### src/spi_port_pkg.sv
package spi_port_pkg;
	// shift width and divider selection
	localparam int unsigned DATA_W = 8;
	localparam int unsigned RATE_W = 3;
	localparam logic [3:0] BIT_CNT_LAST = 4'h7;
	// half-period of serial clock in core cycles per rate code (fastest is /4)
	localparam logic [7:0] HALF_DIV_0 = 8'h02;
	localparam logic [7:0] HALF_DIV_1 = 8'h04;
	localparam logic [7:0] HALF_DIV_2 = 8'h08;
	localparam logic [7:0] HALF_DIV_3 = 8'h10;
	localparam logic [7:0] HALF_DIV_4 = 8'h20;
	localparam logic [7:0] HALF_DIV_5 = 8'h40;
	// tx fifo shape
	localparam int unsigned FIFO_DEPTH = 4;
	localparam logic [7:0] BYTE_RESET = 8'h00;
	typedef enum logic [1:0] {ST_IDLE, ST_LEAD, ST_TRAIL} shift_state_t;
endpackage : spi_port_pkg

### src/byte_fifo.sv
`timescale 1ns/10ps
// small flop fifo; count tells full and empty honestly
module byte_fifo #(
	parameter int unsigned WIDTH = 8,
	parameter int unsigned DEPTH = 4
) (
	input wire logic i_core_clk,
	input wire logic i_rst_n,
	input wire logic i_flush,
	input wire logic i_valid,
	output logic o_ready,
	input wire logic [WIDTH-1:0] i_data,
	output logic o_valid,
	input wire logic i_ready,
	output logic [WIDTH-1:0] o_data
);
	localparam int unsigned AW = (DEPTH > 1) ? $clog2(DEPTH) : 1;
	typedef struct packed {
		logic [DEPTH-1:0][WIDTH-1:0] mem;
		logic [AW-1:0] wr;
		logic [AW-1:0] rd;
		logic [AW:0] cnt;
	} fifo_state_t;
	fifo_state_t st_q, st_d;
	logic push;
	logic pop;
	// handshakes on both ends
	always_comb
	begin
		st_d = st_q;
		push = i_valid && (st_q.cnt != (AW+1)'(DEPTH));
		pop = i_ready && (st_q.cnt != '0);
		if (push)
		begin
			st_d.mem[st_q.wr] = i_data;
			st_d.wr = (st_q.wr == AW'(DEPTH-1)) ? '0 : st_q.wr + 1'b1;
		end
		if (pop)
			st_d.rd = (st_q.rd == AW'(DEPTH-1)) ? '0 : st_q.rd + 1'b1;
		st_d.cnt = st_q.cnt + (AW+1)'(push) - (AW+1)'(pop);
		if (i_flush)
		begin
			st_d.wr = '0;
			st_d.rd = '0;
			st_d.cnt = '0;
		end
	end
	// register state
	always_ff @(posedge i_core_clk)
	begin
		if (!i_rst_n)
			st_q <= '0;
		else
			st_q <= st_d;
	end
	assign o_ready = st_q.cnt != (AW+1)'(DEPTH);
	assign o_valid = st_q.cnt != '0;
	assign o_data = st_q.mem[st_q.rd];
endmodule : byte_fifo

### src/spi_master_slave_port.sv
`timescale 1ns/10ps
// Summary of operation
// - bytes move msb first both directions
// - master clocks; slave answers on its output
// - master rate from 3-bit field, fastest /4
// - soft select replaces pin when managed
// - master and enable stay only with select high
// - phase zero: slave write mid-byte with select low, collision
// - master data write loads and starts shifting
// - done flag sets; irq gated by enable, mask
// - master clears done: status, then data read
// - slave clears done: status, then data access
// - data writes ignored while done until status read
// - slave write loads shifter, shifts on master clock
// - polarity and phase choose capture edge
// - phase one second edge, phase zero first
// - select low in master: fault, drop modes
// - overrun keeps old byte, clears on status read
// - write during transfer dropped, collision flagged
module spi_master_slave_port (
	input wire logic i_core_clk,
	input wire logic i_rst_n,
	// control bits
	input wire logic i_port_enable_bit,
	input wire logic i_master_mode_bit,
	input wire logic i_clk_polarity,
	input wire logic i_clk_phase,
	input wire logic [2:0] i_clock_rate_field,
	input wire logic i_soft_select_manage,
	input wire logic i_soft_select_level,
	input wire logic i_transfer_irq_enable,
	input wire logic i_cpu_irq_mask,
	// register access strobes
	input wire logic i_ctrl_wr,
	input wire logic i_status_access,
	input wire logic i_data_wr,
	input wire logic [7:0] i_data_wdata,
	input wire logic i_data_rd,
	output logic [7:0] o_data_rdata,
	// status
	output logic o_transfer_done_flag,
	output logic o_mode_fault_flag,
	output logic o_overrun_flag,
	output logic o_write_collision_flag,
	output logic o_port_enable,
	output logic o_master_mode,
	output logic o_irq,
	// pins
	input wire logic i_ss_n,
	input wire logic i_sck,
	output logic o_sck,
	output logic o_sck_oe,
	input wire logic i_mosi,
	output logic o_mosi,
	output logic o_mosi_oe,
	input wire logic i_miso,
	output logic o_miso,
	output logic o_miso_oe
);
	typedef struct packed {
		spi_port_pkg::shift_state_t fsm;
		logic [7:0] shift;
		logic [7:0] rxbuf;
		logic [3:0] bits;
		logic [7:0] div;
		logic sample;
		logic sck_prev;
		logic busy;
		logic done;
		logic stat_seen;
		logic mode_fault_flag;
		logic mode_fault_flag_seen;
		logic overrun_flag;
		logic write_collision_flag;
		logic write_collision_flag_seen;
		logic en;
		logic master_mode_bit;
		logic irq;
		logic sck_o;
		logic sck_oe;
		logic mosi_o;
		logic mosi_oe;
		logic miso_o;
		logic miso_oe;
	} port_state_t;
	port_state_t st_q, st_d;
	// fifo between data writes and the shifter
	logic fifo_in_ready;
	logic fifo_out_valid;
	logic [7:0] fifo_out_data;
	logic fifo_pop;
	logic fifo_push;
	logic sel_int;
	logic [7:0] half_div;
	logic sck_edge;
	logic lead_edge;
	logic sin;
	logic finish;
	logic wr_ok;
	logic clr_step;
	byte_fifo #(
		.WIDTH(spi_port_pkg::DATA_W),
		.DEPTH(spi_port_pkg::FIFO_DEPTH)
	) u_tx_fifo (
		.i_core_clk(i_core_clk),
		.i_rst_n(i_rst_n),
		.i_flush(!st_q.en),
		.i_valid(fifo_push),
		.o_ready(fifo_in_ready),
		.i_data(i_data_wdata),
		.o_valid(fifo_out_valid),
		.i_ready(fifo_pop),
		.o_data(fifo_out_data)
	);
	// rate decode; codes 6 and 7 fall back to slowest
	always_comb
	begin
		case (i_clock_rate_field)
			3'h0: half_div = spi_port_pkg::HALF_DIV_0;
			3'h1: half_div = spi_port_pkg::HALF_DIV_1;
			3'h2: half_div = spi_port_pkg::HALF_DIV_2;
			3'h3: half_div = spi_port_pkg::HALF_DIV_3;
			3'h4: half_div = spi_port_pkg::HALF_DIV_4;
			default: half_div = spi_port_pkg::HALF_DIV_5;
		endcase
	end
	// next-state logic for the whole port
	always_comb
	begin
		st_d = st_q;
		sel_int = i_soft_select_manage ? i_soft_select_level : i_ss_n;
		sin = st_q.master_mode_bit ? i_miso : i_mosi;
		// collision: write while shifting or slave selected with phase zero mid-byte (bits not zero)
		wr_ok = i_data_wr && !(st_q.done && !st_q.stat_seen);
		fifo_push = 1'b0;
		fifo_pop = 1'b0;
		sck_edge = 1'b0;
		lead_edge = 1'b0;
		finish = 1'b0;
		clr_step = 1'b0;
		if (wr_ok)
		begin
			if (st_q.busy || (!st_q.master_mode_bit && !sel_int && !i_clk_phase && st_q.bits != 4'h0))
				st_d.write_collision_flag = 1'b1;
			else
				fifo_push = fifo_in_ready;
		end
		// enable and master follow control writes; blocked by fault
		if (i_ctrl_wr)
		begin
			if (!st_q.mode_fault_flag || st_q.mode_fault_flag_seen)
			begin
				st_d.en = i_port_enable_bit;
				st_d.master_mode_bit = i_master_mode_bit;
			end
			if (st_q.mode_fault_flag_seen)
			begin
				st_d.mode_fault_flag = 1'b0;
				st_d.mode_fault_flag_seen = 1'b0;
			end
		end
		if (st_q.master_mode_bit && st_q.en && !sel_int)
		begin
			st_d.mode_fault_flag = 1'b1;
			st_d.en = 1'b0;
			st_d.master_mode_bit = 1'b0;
		end
		// master: internal divider makes the clock
		if (st_q.en && st_q.master_mode_bit)
		begin
			case (st_q.fsm)
				spi_port_pkg::ST_IDLE:
				begin
					st_d.sck_o = i_clk_polarity;
					if (fifo_out_valid)
					begin
						fifo_pop = 1'b1;
						st_d.shift = fifo_out_data;
						st_d.mosi_o = fifo_out_data[7];
						st_d.busy = 1'b1;
						st_d.bits = 4'h0;
						st_d.div = 8'h01;
						st_d.fsm = spi_port_pkg::ST_LEAD;
					end
				end
				spi_port_pkg::ST_LEAD, spi_port_pkg::ST_TRAIL:
				begin
					st_d.div = st_q.div + 8'h01;
					if (st_q.div == half_div)
					begin
						st_d.div = 8'h01;
						st_d.sck_o = !st_q.sck_o;
						sck_edge = 1'b1;
						lead_edge = st_q.fsm == spi_port_pkg::ST_LEAD;
						st_d.fsm = lead_edge ? spi_port_pkg::ST_TRAIL : spi_port_pkg::ST_LEAD;
					end
				end
				default: st_d.fsm = spi_port_pkg::ST_IDLE;
			endcase
		end
		else
		begin
			st_d.fsm = spi_port_pkg::ST_IDLE;
			st_d.sck_o = i_clk_polarity;
			// slave: watch master clock edges while selected
			if (st_q.en && !sel_int)
			begin
				if (!st_q.busy && fifo_out_valid)
				begin
					fifo_pop = 1'b1;
					st_d.shift = fifo_out_data;
					st_d.miso_o = fifo_out_data[7];
				end
				if (i_sck != st_q.sck_prev)
				begin
					sck_edge = 1'b1;
					lead_edge = i_sck != i_clk_polarity;
					st_d.busy = 1'b1;
				end
			end
			else if (st_q.en)
			begin
				// select high ends a byte frame; idle state
				st_d.bits = 4'h0;
				st_d.busy = 1'b0;
			end
		end
		st_d.sck_prev = i_sck;
		// capture on first edge for phase zero, second for phase one
		if (sck_edge)
		begin
			if (lead_edge != i_clk_phase)
				st_d.sample = sin;
			// phase one: msb already stands, so the first leading edge keeps it
			else if (!(lead_edge && st_q.bits == 4'h0 && i_clk_phase))
			begin
				st_d.shift = {st_q.shift[6:0], st_q.sample};
				st_d.mosi_o = st_q.shift[6];
				st_d.miso_o = st_q.shift[6];
			end
			if (lead_edge == i_clk_phase)
			begin
				if (!i_clk_phase && st_q.bits == 4'h0 && lead_edge)
					st_d.bits = st_q.bits;
				else
					st_d.bits = st_q.bits + 4'h1;
			end
			// eighth trailing edge ends the byte; phase one counts on leading edges
			if (!lead_edge && st_q.bits == spi_port_pkg::BIT_CNT_LAST + (i_clk_phase ? 4'h1 : 4'h0))
				finish = 1'b1;
		end
		if (finish)
		begin
			st_d.busy = 1'b0;
			st_d.bits = 4'h0;
			if (st_q.master_mode_bit)
				st_d.fsm = spi_port_pkg::ST_IDLE;
			if (st_q.done)
				st_d.overrun_flag = 1'b1;
			else
				// phase one captures its last bit on this very edge
				st_d.rxbuf = {st_q.shift[6:0], i_clk_phase ? sin : st_q.sample};
		end
		// status access arms clearing sequences
		if (i_status_access)
		begin
			if (st_q.done)
				st_d.stat_seen = 1'b1;
			if (st_q.mode_fault_flag)
				st_d.mode_fault_flag_seen = 1'b1;
			if (st_q.write_collision_flag)
				st_d.write_collision_flag_seen = 1'b1;
			st_d.overrun_flag = 1'b0;
		end
		clr_step = st_q.stat_seen && (i_data_rd || (!st_q.master_mode_bit && i_data_wr));
		if (clr_step)
		begin
			st_d.done = 1'b0;
			st_d.stat_seen = 1'b0;
		end
		if (st_q.write_collision_flag_seen && i_data_rd)
		begin
			st_d.write_collision_flag = 1'b0;
			st_d.write_collision_flag_seen = 1'b0;
		end
		// done set wins over clear; on finish, overrun survives a status access only if already set
		if (finish)
			st_d.done = 1'b1;
		if (finish && st_q.overrun_flag)
			st_d.overrun_flag = 1'b1;
		st_d.irq = (st_d.done || st_d.mode_fault_flag || st_d.overrun_flag) && i_transfer_irq_enable && !i_cpu_irq_mask;
		st_d.sck_oe = st_d.en && st_d.master_mode_bit;
		st_d.mosi_oe = st_d.en && st_d.master_mode_bit;
		st_d.miso_oe = st_d.en && !st_d.master_mode_bit && !sel_int;
	end
	// register state
	always_ff @(posedge i_core_clk)
	begin
		if (!i_rst_n)
			st_q <= '0;
		else
			st_q <= st_d;
	end
	assign o_data_rdata = st_q.rxbuf;
	assign o_transfer_done_flag = st_q.done;
	assign o_mode_fault_flag = st_q.mode_fault_flag;
	assign o_overrun_flag = st_q.overrun_flag;
	assign o_write_collision_flag = st_q.write_collision_flag;
	assign o_port_enable = st_q.en;
	assign o_master_mode = st_q.master_mode_bit;
	assign o_irq = st_q.irq;
	assign o_sck = st_q.sck_o;
	assign o_sck_oe = st_q.sck_oe;
	assign o_mosi = st_q.mosi_o;
	assign o_mosi_oe = st_q.mosi_oe;
	assign o_miso = st_q.miso_o;
	assign o_miso_oe = st_q.miso_oe;
	// checks
	AST_FAULT_DROPS: assert property (@(posedge i_core_clk) disable iff (!i_rst_n)
		(st_q.master_mode_bit && st_q.en && !sel_int) |=> (st_q.mode_fault_flag && !st_q.en && !st_q.master_mode_bit))
		else $error("fault did not drop modes");
	AST_IRQ_GATE: assert property (@(posedge i_core_clk) disable iff (!i_rst_n)
		(st_q.irq |-> $past(i_transfer_irq_enable) && !$past(i_cpu_irq_mask)))
		else $error("irq without enable");
	AST_DONE_STICKY: assert property (@(posedge i_core_clk) disable iff (!i_rst_n)
		(st_q.done && !st_q.stat_seen) |=> st_q.done)
		else $error("done cleared without status access");
	AST_OVR_KEEPS: assert property (@(posedge i_core_clk) disable iff (!i_rst_n)
		(finish && st_q.done) |=> $stable(st_q.rxbuf))
		else $error("overrun replaced buffer");
	AST_WRITE_COLLISION_FLAG_SET: assert property (@(posedge i_core_clk) disable iff (!i_rst_n)
		(i_data_wr && st_q.busy && !(st_q.done && !st_q.stat_seen)) |=> st_q.write_collision_flag)
		else $error("collision not flagged");
	AST_IDLE_LEVEL: assert property (@(posedge i_core_clk) disable iff (!i_rst_n)
		($past(i_rst_n) && st_q.fsm == spi_port_pkg::ST_IDLE && $stable(i_clk_polarity))
		|-> st_q.sck_o == i_clk_polarity)
		else $error("idle level");
	AST_MASTER_START: assert property (@(posedge i_core_clk) disable iff (!i_rst_n)
		(st_q.en && st_q.master_mode_bit && sel_int && st_q.fsm == spi_port_pkg::ST_IDLE
		&& fifo_out_valid) |=> st_q.busy)
		else $error("master did not start");
	AST_DONE_SET: assert property (@(posedge i_core_clk) disable iff (!i_rst_n)
		finish |=> st_q.done && !st_q.busy)
		else $error("done not set at end");
	COV_MASTER: cover property (@(posedge i_core_clk) finish && st_q.master_mode_bit);
	COV_SLAVE: cover property (@(posedge i_core_clk) finish && !st_q.master_mode_bit);
	COV_OVR: cover property (@(posedge i_core_clk) st_q.overrun_flag);
endmodule : spi_master_slave_port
____________________
WORK INSTRUCTIONS
Here the job is to set down exactly the lines of the material above that fall between the one with "if (!st_q.mode_fault_flag ||" and the one with "if (fifo_out_valid)", inclusive, and nothing beyond them.

ANSWER FOR THIS EXERCISE
			if (!st_q.mode_fault_flag || st_q.mode_fault_flag_seen)
			begin
				st_d.en = i_port_enable_bit;
				st_d.master_mode_bit = i_master_mode_bit;
			end
			if (st_q.mode_fault_flag_seen)
			begin
				st_d.mode_fault_flag = 1'b0;
				st_d.mode_fault_flag_seen = 1'b0;
			end
		end
		if (st_q.master_mode_bit && st_q.en && !sel_int)
		begin
			st_d.mode_fault_flag = 1'b1;
			st_d.en = 1'b0;
			st_d.master_mode_bit = 1'b0;
		end
		// master: internal divider makes the clock
		if (st_q.en && st_q.master_mode_bit)
		begin
			case (st_q.fsm)
				spi_port_pkg::ST_IDLE:
				begin
					st_d.sck_o = i_clk_polarity;
					if (fifo_out_valid)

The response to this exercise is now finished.